青く光る電波塔を流れる車窓から久居要の冷たい瞳が見つめていた。







―――――カチン。





ジッポの炎に照らされて冷たい美貌が浮かびあがった。


ふーっと吐き出された紫煙に運転席にいた忠実な部下の視線がちらりとミラー越しにこちらを向いた。







「―――――よろしかったので?」


問われた意味を知っていて久居要は鼻で笑う。





――――狂犬が飼い主の元にやってきて数日の今日。


青龍曰く"立派な招待状"が久居要の元に届いていた。







『――――四神全員アンタを夜の中枢に近づけないってアイツの意志を無視しようとは思っちゃいないだろうよ。何しろ大御所に恩はあるが俺たちの正式な顔はアイツなんだ』



―――いつだって陽気な青龍、新橋恭平は狂犬が現れた次の日にふらりと姿を見せてそう四神を代表した。





『――――それに四神だって人間だぜ?目に見えた"生き地獄"にわざわざ首突っ込む奴はいないさ。それでなくても俺はこないだの件でアイツに大目玉食らってるんだ。このうえ、怪物のマジギレに晒されるなんてぞっとするね』


ふらりとやってきた野良犬はやはりふらりと帰ろうとしたその去り際にニヤリとドアを掴んだまま置き土産を置いて行った。

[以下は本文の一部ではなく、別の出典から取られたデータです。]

## src/rtl/meter_regs_pkg.sv

```systemverilog
// Register map, reset values and widths for the configuration and status bank
package meter_regs_pkg;
   localparam int ADDR_W = 12;
   localparam int DATA_W = 16;
   localparam logic [11:0] OFS_ACCUM_CONFIG = 12'h04b0;
   localparam logic [11:0] OFS_POWER_UPDATE_INTERVAL = 12'h04b1;
   localparam logic [11:0] OFS_ENERGY_UPDATE_INTERVAL = 12'h04b2;
   localparam logic [11:0] OFS_CHECKSUM_REFRESH = 12'h04b4;
   localparam logic [11:0] OFS_THERMAL_SENSOR_SETUP = 12'h04b6;
   localparam logic [11:0] OFS_THERMAL_RESULT = 12'h04b7;
   localparam logic [11:0] OFS_CHAN_A_AMP_GAIN = 12'h04b9;
   localparam logic [11:0] OFS_CONFIG_WRITE_GUARD = 12'h04bf;
   localparam logic [11:0] OFS_AUTOCAL_TIER2_FLAGS = 12'h04c0;
   localparam logic [11:0] OFS_QUALITY_TIER2_FLAGS = 12'h04c1;
   localparam logic [11:0] OFS_FAULT_TIER2_FLAGS = 12'h04c2;
   localparam logic [11:0] OFS_SERIAL_RATE_SELECT = 12'h04dc;
   localparam logic [15:0] RST_ZERO = 16'h0000;
   localparam logic [15:0] RST_UPDATE_INTERVAL = 16'h00ff;
   localparam logic [15:0] FAST_BAUD_CODE = 16'h0052;
   localparam int NUM_TIER2 = 3;
   localparam int IDX_AUTOCAL = 0;
   localparam int IDX_QUALITY = 1;
   localparam int IDX_FAULT = 2;
endpackage

```

## src/rtl/metering_config_status_regs.sv

```systemverilog
// Configuration and second-tier status register bank of the metering core
// Contract
// - Autocal flags set first-tier summary bit
// - Autocal read returns then clears
// - Event on clearing cycle stays set
// - Quality flags: RO, zero reset, clear-on-read
// - Fault flags: RO, zero reset, clear-on-read
// - Code 0x0052 selects fast baud
// - Refresh write triggers checksum recompute
// - Write guard register, reset zero
// - Power interval, reset 0x00FF
// - Energy interval, reset 0x00FF
// - Channel A amplifier gain register
// - Thermal setup RW, result RO
// - Accumulation config register, reset zero
`timescale 1ns/1ps
module metering_config_status_regs
   import meter_regs_pkg::*;
(
   // Clock and reset
   input wire logic ref_clk_in,
   input wire logic rst_in,
   // Register port
   input wire logic [meter_regs_pkg::ADDR_W-1:0] reg_addr_in,
   input wire logic reg_wr_in,
   input wire logic reg_rd_in,
   input wire logic [meter_regs_pkg::DATA_W-1:0] reg_wdata_in,
   output logic [meter_regs_pkg::DATA_W-1:0] reg_rdata_out,
   output logic reg_rvalid_out,
   // Status sources
   input wire logic [meter_regs_pkg::DATA_W-1:0] autocal_event_in,
   input wire logic [meter_regs_pkg::DATA_W-1:0] quality_event_in,
   input wire logic [meter_regs_pkg::DATA_W-1:0] fault_event_in,
   input wire logic [meter_regs_pkg::DATA_W-1:0] thermal_value_in,
   input wire logic thermal_valid_in,
   // Configuration to the core
   output logic [meter_regs_pkg::DATA_W-1:0] accum_config_out,
   output logic [meter_regs_pkg::DATA_W-1:0] power_update_interval_out,
   output logic [meter_regs_pkg::DATA_W-1:0] energy_update_interval_out,
   output logic [meter_regs_pkg::DATA_W-1:0] thermal_sensor_setup_out,
   output logic [meter_regs_pkg::DATA_W-1:0] programmable_amplifier_gain_out,
   output logic [meter_regs_pkg::DATA_W-1:0] config_write_guard_out,
   output logic uart_fast_baud_out,
   output logic checksum_refresh_out,
   // First-tier summary bits
   output logic [meter_regs_pkg::NUM_TIER2-1:0] tier1_summary_out
);
   import meter_regs_pkg::*;

   typedef struct packed {
      logic [DATA_W-1:0] accum_config;
      logic [DATA_W-1:0] power_update_interval;
      logic [DATA_W-1:0] energy_update_interval;
      logic [DATA_W-1:0] thermal_sensor_setup;
      logic [DATA_W-1:0] thermal_result;
      logic [DATA_W-1:0] chan_a_amp_gain;
      logic [DATA_W-1:0] config_write_guard;
      logic fast_baud;
      logic [DATA_W-1:0] rdata;
      logic rvalid;
      logic [NUM_TIER2-1:0] summary;
   } bank_state_t;

   bank_state_t state, next_state;
   logic [DATA_W-1:0] flags [NUM_TIER2];
   logic [DATA_W-1:0] events [NUM_TIER2];
   logic [NUM_TIER2-1:0] clear_rd;
   logic refresh_wr;
   logic [DATA_W-1:0] tier_next [NUM_TIER2];

   assign events[IDX_AUTOCAL] = autocal_event_in;
   assign events[IDX_QUALITY] = quality_event_in;
   assign events[IDX_FAULT] = fault_event_in;

   assign clear_rd[IDX_AUTOCAL] = reg_rd_in && (reg_addr_in == OFS_AUTOCAL_TIER2_FLAGS);
   assign clear_rd[IDX_QUALITY] = reg_rd_in && (reg_addr_in == OFS_QUALITY_TIER2_FLAGS);
   assign clear_rd[IDX_FAULT] = reg_rd_in && (reg_addr_in == OFS_FAULT_TIER2_FLAGS);
   assign refresh_wr = reg_wr_in && (reg_addr_in == OFS_CHECKSUM_REFRESH);

   // Second-tier flag registers
   genvar g;
   generate
      for (g = 0; g < NUM_TIER2; g++) begin : gen_tier2
         assign tier_next[g] = (clear_rd[g] ? '0 : flags[g]) | events[g];
         tier2_flag_reg #(
            .WIDTH(DATA_W)
         ) u_flags (
            .ref_clk_in(ref_clk_in),
            .rst_in(rst_in),
            .event_in(events[g]),
            .clear_in(clear_rd[g]),
            .flags_out(flags[g])
         );
      end
   endgenerate

   checksum_refresh_pulse u_refresh (
      .ref_clk_in(ref_clk_in),
      .rst_in(rst_in),
      .write_in(refresh_wr),
      .refresh_out(checksum_refresh_out)
   );

   always_comb begin
      next_state = state;
      next_state.rvalid = reg_rd_in;
      next_state.rdata = RST_ZERO;
      if (thermal_valid_in) begin
         next_state.thermal_result = thermal_value_in;
      end
      if (reg_wr_in) begin
         case (reg_addr_in)
            OFS_ACCUM_CONFIG: begin
               next_state.accum_config = reg_wdata_in;
            end
            OFS_POWER_UPDATE_INTERVAL: begin
               next_state.power_update_interval = reg_wdata_in;
            end
            OFS_ENERGY_UPDATE_INTERVAL: begin
               next_state.energy_update_interval = reg_wdata_in;
            end
            OFS_THERMAL_SENSOR_SETUP: begin
               next_state.thermal_sensor_setup = reg_wdata_in;
            end
            OFS_CHAN_A_AMP_GAIN: begin
               next_state.chan_a_amp_gain = reg_wdata_in;
            end
            OFS_CONFIG_WRITE_GUARD: begin
               next_state.config_write_guard = reg_wdata_in;
            end
            OFS_SERIAL_RATE_SELECT: begin
               next_state.fast_baud = (reg_wdata_in == FAST_BAUD_CODE);
            end
            OFS_CHECKSUM_REFRESH: begin
            end
            OFS_THERMAL_RESULT,
            OFS_AUTOCAL_TIER2_FLAGS,
            OFS_QUALITY_TIER2_FLAGS,
            OFS_FAULT_TIER2_FLAGS: begin
            end
            default: begin
               next_state.fast_baud = state.fast_baud;
            end
         endcase
      end
      if (reg_rd_in) begin
         case (reg_addr_in)
            OFS_ACCUM_CONFIG: begin
               next_state.rdata = state.accum_config;
            end
            OFS_POWER_UPDATE_INTERVAL: begin
               next_state.rdata = state.power_update_interval;
            end
            OFS_ENERGY_UPDATE_INTERVAL: begin
               next_state.rdata = state.energy_update_interval;
            end
            OFS_THERMAL_SENSOR_SETUP: begin
               next_state.rdata = state.thermal_sensor_setup;
            end
            OFS_THERMAL_RESULT: begin
               next_state.rdata = state.thermal_result;
            end
            OFS_CHAN_A_AMP_GAIN: begin
               next_state.rdata = state.chan_a_amp_gain;
            end
            OFS_CONFIG_WRITE_GUARD: begin
               next_state.rdata = state.config_write_guard;
            end
            OFS_AUTOCAL_TIER2_FLAGS: begin
               next_state.rdata = flags[IDX_AUTOCAL];
            end
            OFS_QUALITY_TIER2_FLAGS: begin
               next_state.rdata = flags[IDX_QUALITY];
            end
            OFS_FAULT_TIER2_FLAGS: begin
               next_state.rdata = flags[IDX_FAULT];
            end
            OFS_CHECKSUM_REFRESH,
            OFS_SERIAL_RATE_SELECT: begin
               next_state.rdata = RST_ZERO;
            end
            default: begin
               next_state.rdata = RST_ZERO;
            end
         endcase
      end
      for (int i = 0; i < NUM_TIER2; i++) begin
         next_state.summary[i] = |tier_next[i];
      end
   end

   always_ff @(posedge ref_clk_in) begin
      if (rst_in) begin
         state.accum_config <= RST_ZERO;
         state.power_update_interval <= RST_UPDATE_INTERVAL;
         state.energy_update_interval <= RST_UPDATE_INTERVAL;
         state.thermal_sensor_setup <= RST_ZERO;
         state.thermal_result <= RST_ZERO;
         state.chan_a_amp_gain <= RST_ZERO;
         state.config_write_guard <= RST_ZERO;
         state.fast_baud <= 1'b0;
         state.rdata <= RST_ZERO;
         state.rvalid <= 1'b0;
         state.summary <= '0;
      end else begin
         state <= next_state;
      end
   end

   assign reg_rdata_out = state.rdata;
   assign reg_rvalid_out = state.rvalid;
   assign accum_config_out = state.accum_config;
   assign power_update_interval_out = state.power_update_interval;
   assign energy_update_interval_out = state.energy_update_interval;
   assign thermal_sensor_setup_out = state.thermal_sensor_setup;
   assign programmable_amplifier_gain_out = state.chan_a_amp_gain;
   assign config_write_guard_out = state.config_write_guard;
   assign uart_fast_baud_out = state.fast_baud;
   assign tier1_summary_out = state.summary;
endmodule

```

## src/rtl/tier2_flag_reg.sv

```systemverilog
// One clear-on-read second-tier status register
`timescale 1ns/1ps
module tier2_flag_reg
   import meter_regs_pkg::*;
#(
   parameter int WIDTH = 16
) (
   // Clock and reset
   input wire logic ref_clk_in,
   input wire logic rst_in,
   // Events and clearing read
   input wire logic [WIDTH-1:0] event_in,
   input wire logic clear_in,
   // Held flags
   output logic [WIDTH-1:0] flags_out
);
   typedef struct packed {
      logic [WIDTH-1:0] flags;
   } flag_state_t;
   flag_state_t state, next_state;

   always_comb begin
      next_state = state;
      next_state.flags = (clear_in ? '0 : state.flags) | event_in;
   end

   always_ff @(posedge ref_clk_in) begin
      if (rst_in) begin
         state <= '0;
      end else begin
         state <= next_state;
      end
   end

   assign flags_out = state.flags;
endmodule

```

## src/rtl/checksum_refresh_pulse.sv

```systemverilog
// Turns a checksum refresh write into a one-cycle request pulse
`timescale 1ns/1ps
module checksum_refresh_pulse (
   // Clock and reset
   input wire logic ref_clk_in,
   input wire logic rst_in,
   // Write strobe
   input wire logic write_in,
   // Registered pulse
   output logic refresh_out
);
   typedef struct packed {
      logic pulse;
   } pulse_state_t;
   pulse_state_t state, next_state;

   always_comb begin
      next_state = state;
      next_state.pulse = write_in;
   end

   always_ff @(posedge ref_clk_in) begin
      if (rst_in) begin
         state <= '0;
      end else begin
         state <= next_state;
      end
   end

   assign refresh_out = state.pulse;
endmodule

```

『―――なぁ、要さん。わかっちゃいるだろうが出方は慎重に決めた方がいい。何、アンタが夜の中枢に近づくのがどうだこうだと言いたいんじゃない』


『―――アイツの"マジギレ"に気をつけろってことさ。アイツなりにアンタのことを思ってのことだろうしな。ま、どっちにしても今回、俺は見てるだけでも十分おいしい役ってわけだ』


軽くウィンクして『忠告はした』とそう笑った男はそれから数分も経たないうちに要のマンションから姿を消した。



――――何をしに来たかと問えばおそらく"火に油を注ぎに来た"とでも言うのだろう。


愉快そうに笑うその瞳は"傍観する"楽しさをただ語るだけで嘘や偽りは一切見えなかった。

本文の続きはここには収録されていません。